As this is a lake system, not much terrestrial fauna is present, except for some Golden Jackal Canis aureus and Black-naped Hare Lepus nigricollis in the scrub patch and plantation. However, the lake supports 15 species of fish.
Karaivetti Bird Sanctuary is administered by The Principal Chief Conservator of Forests through the Tamil Nadu Forest DepartmentWildlife Warden, 110 Public Office Road, Nagapattinam - 611 001. It is state-owned and under the control of the Public Works Department, Agriculture Department, and Fisheries Department. The lake supplies water for irrigation and domestic use. Fishing is carried out on lease basis. There is grazing by domestic livestock. There are privately owned paddy fields surrounding the reservoir.

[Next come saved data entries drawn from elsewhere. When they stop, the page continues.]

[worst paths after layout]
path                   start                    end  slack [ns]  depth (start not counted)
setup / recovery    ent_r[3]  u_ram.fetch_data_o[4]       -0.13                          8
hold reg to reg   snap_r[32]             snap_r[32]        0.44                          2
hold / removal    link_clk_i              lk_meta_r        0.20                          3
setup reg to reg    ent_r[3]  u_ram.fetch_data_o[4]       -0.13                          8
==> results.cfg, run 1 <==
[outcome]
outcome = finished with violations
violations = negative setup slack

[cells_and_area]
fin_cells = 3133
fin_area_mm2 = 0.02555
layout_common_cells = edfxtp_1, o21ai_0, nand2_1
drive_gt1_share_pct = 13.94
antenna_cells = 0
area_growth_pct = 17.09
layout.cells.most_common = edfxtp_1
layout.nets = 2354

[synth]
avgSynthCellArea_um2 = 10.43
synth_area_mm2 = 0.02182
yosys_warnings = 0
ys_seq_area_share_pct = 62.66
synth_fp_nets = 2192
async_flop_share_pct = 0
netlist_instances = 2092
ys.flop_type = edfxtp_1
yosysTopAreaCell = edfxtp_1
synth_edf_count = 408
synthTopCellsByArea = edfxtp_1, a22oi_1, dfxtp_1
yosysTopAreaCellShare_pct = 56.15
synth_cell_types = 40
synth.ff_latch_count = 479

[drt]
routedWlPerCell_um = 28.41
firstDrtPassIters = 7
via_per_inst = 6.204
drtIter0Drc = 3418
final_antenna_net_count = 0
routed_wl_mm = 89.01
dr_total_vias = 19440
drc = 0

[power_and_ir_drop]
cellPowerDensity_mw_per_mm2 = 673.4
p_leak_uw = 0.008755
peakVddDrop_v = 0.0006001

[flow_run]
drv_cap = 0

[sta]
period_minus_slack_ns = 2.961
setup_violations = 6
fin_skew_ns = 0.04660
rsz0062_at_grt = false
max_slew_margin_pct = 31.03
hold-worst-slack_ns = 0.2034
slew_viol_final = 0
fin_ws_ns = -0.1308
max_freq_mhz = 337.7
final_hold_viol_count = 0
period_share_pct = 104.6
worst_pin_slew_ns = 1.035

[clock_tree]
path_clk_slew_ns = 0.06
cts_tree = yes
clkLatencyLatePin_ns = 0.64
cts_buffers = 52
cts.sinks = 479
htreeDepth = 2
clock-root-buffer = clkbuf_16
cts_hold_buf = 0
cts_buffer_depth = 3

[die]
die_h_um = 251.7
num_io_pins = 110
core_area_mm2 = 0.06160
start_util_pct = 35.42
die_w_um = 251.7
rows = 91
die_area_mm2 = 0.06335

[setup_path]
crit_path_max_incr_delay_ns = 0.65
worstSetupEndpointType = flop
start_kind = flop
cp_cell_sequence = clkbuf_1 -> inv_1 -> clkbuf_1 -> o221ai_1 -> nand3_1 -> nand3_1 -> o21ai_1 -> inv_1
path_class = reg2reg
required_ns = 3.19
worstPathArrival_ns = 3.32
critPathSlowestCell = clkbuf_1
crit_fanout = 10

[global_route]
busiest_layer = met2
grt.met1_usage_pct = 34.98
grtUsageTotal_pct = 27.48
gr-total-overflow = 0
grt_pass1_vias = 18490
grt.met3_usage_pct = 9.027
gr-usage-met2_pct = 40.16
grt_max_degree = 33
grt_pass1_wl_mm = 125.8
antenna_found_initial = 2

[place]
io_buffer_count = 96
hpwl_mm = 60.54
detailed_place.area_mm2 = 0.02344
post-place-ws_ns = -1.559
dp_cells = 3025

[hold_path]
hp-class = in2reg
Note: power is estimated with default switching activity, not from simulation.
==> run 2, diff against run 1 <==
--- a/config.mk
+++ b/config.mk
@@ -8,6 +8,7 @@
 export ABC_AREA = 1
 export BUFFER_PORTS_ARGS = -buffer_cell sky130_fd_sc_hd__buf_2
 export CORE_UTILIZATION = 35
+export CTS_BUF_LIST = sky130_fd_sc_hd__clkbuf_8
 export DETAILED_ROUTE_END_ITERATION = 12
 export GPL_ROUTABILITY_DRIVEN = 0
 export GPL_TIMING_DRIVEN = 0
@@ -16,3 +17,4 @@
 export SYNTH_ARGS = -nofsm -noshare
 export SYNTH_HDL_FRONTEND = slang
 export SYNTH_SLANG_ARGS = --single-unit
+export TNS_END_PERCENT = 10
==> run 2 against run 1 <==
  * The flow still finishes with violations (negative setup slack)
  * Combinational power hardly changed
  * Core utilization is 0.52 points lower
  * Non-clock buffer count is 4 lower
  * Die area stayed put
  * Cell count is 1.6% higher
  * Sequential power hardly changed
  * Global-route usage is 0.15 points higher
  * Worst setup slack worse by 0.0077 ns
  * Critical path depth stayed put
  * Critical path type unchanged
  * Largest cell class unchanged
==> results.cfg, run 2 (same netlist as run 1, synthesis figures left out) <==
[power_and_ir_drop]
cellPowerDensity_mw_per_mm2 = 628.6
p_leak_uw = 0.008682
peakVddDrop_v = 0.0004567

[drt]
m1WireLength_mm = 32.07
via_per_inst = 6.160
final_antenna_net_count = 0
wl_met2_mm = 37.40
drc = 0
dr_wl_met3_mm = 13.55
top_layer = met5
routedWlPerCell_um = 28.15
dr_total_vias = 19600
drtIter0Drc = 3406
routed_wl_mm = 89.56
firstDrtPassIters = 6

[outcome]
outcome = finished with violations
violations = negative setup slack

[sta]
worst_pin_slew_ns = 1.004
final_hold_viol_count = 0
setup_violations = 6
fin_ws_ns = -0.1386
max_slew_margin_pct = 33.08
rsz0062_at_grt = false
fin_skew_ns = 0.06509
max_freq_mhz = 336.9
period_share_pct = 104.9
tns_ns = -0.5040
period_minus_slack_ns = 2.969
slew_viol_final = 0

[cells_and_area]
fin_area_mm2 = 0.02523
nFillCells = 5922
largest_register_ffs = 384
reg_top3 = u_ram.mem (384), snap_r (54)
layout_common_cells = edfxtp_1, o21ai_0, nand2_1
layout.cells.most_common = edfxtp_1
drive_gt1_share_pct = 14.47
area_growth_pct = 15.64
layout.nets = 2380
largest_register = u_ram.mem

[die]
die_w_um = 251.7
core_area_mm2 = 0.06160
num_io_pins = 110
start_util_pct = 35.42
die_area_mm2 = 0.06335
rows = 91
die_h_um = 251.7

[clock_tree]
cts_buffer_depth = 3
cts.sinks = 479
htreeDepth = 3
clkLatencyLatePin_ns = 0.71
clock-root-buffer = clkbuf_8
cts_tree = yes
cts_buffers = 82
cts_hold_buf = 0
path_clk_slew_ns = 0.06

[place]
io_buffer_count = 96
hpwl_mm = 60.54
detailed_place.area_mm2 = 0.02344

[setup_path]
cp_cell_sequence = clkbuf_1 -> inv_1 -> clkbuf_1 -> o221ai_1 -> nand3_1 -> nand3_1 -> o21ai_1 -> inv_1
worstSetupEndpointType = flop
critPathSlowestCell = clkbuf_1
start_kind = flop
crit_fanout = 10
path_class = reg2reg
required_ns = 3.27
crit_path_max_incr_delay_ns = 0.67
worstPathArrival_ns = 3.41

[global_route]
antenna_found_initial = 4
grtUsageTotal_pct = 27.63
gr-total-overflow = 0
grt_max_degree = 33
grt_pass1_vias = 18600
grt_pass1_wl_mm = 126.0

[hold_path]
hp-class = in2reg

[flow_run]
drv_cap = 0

In 2007-2008, a scheme for the development of Karaivetti Bird Sanctuary was sanctioned by the Government of India, Ministry of Environment and Forests and implementation begun. This project includes: conducting water bird census, micro planning and formation of Eco-Development committees in 2 Villages, alternate income generation activities through micro credit in 1 Village, promotion of eco-tourism through publicity and awareness, arranging 4 eco-camps, documentation of sanctuary wildlife, engaging anti-poaching watchers, awareness creation in 2 Villages and maintenance of visitor’s facilities. Dalmia Cement Co. has constructed an observation tower at Karaivetti Bird Sanctuary.
Bird Identification and surveys are done regularly by the Karaivetti Bird Monitoring Project of the Bishop Heber College, Au Sable Institute of Environment Studies. Their updated list of birds at Karaivetti has 188 species including a few threatened birds. Bird banding is also organized there with the help of the Bombay Natural History Society.
The sanctuary is located 50 km from Trichy and 35 km from Thanjavur. The nearest township Ariyalur is situated 12 km from the sanctuary.
Tourist information
A notable aspect of the sanctuary is regular nesting of waterbirds. During March 2002 water bird census, 250 nests were counted and species like the Grey Pelican, Spoonbill, Ibis, Open bill stork, Cormorant etc., were found to breeding.
The sanctuary is basically an irrigation tank that received water from Mettur dam and north east monsoons. It remains dry from June till August. 
Entry fee: Entry is free for visitors
Ideal time to visit: Sanctuary is during December to January.
The sanctuary is
 open to visitors throughout the year.
Accommodation is available in private hotels and lodges in Thanjavur (35 km) and Trichy (50 km)
Wildlife Warden, 
Point Calimere WLS, Collectorate, 
Nagapattinam 611 002, 
District Nagapattinam, 
Tel: (04365) 253092
Karaivetti Bird Sanctuary is well connected with all modes of transport. Tiruchirapalli airport is about 65 kms from Thanjavur. Thanjavur also has a railway junction of its own, which helps the tourists to communicate between Thanjavur and many other prominent regions of Tamil Nadu. The nearest airport is located at Trichy that is located at 95 kms.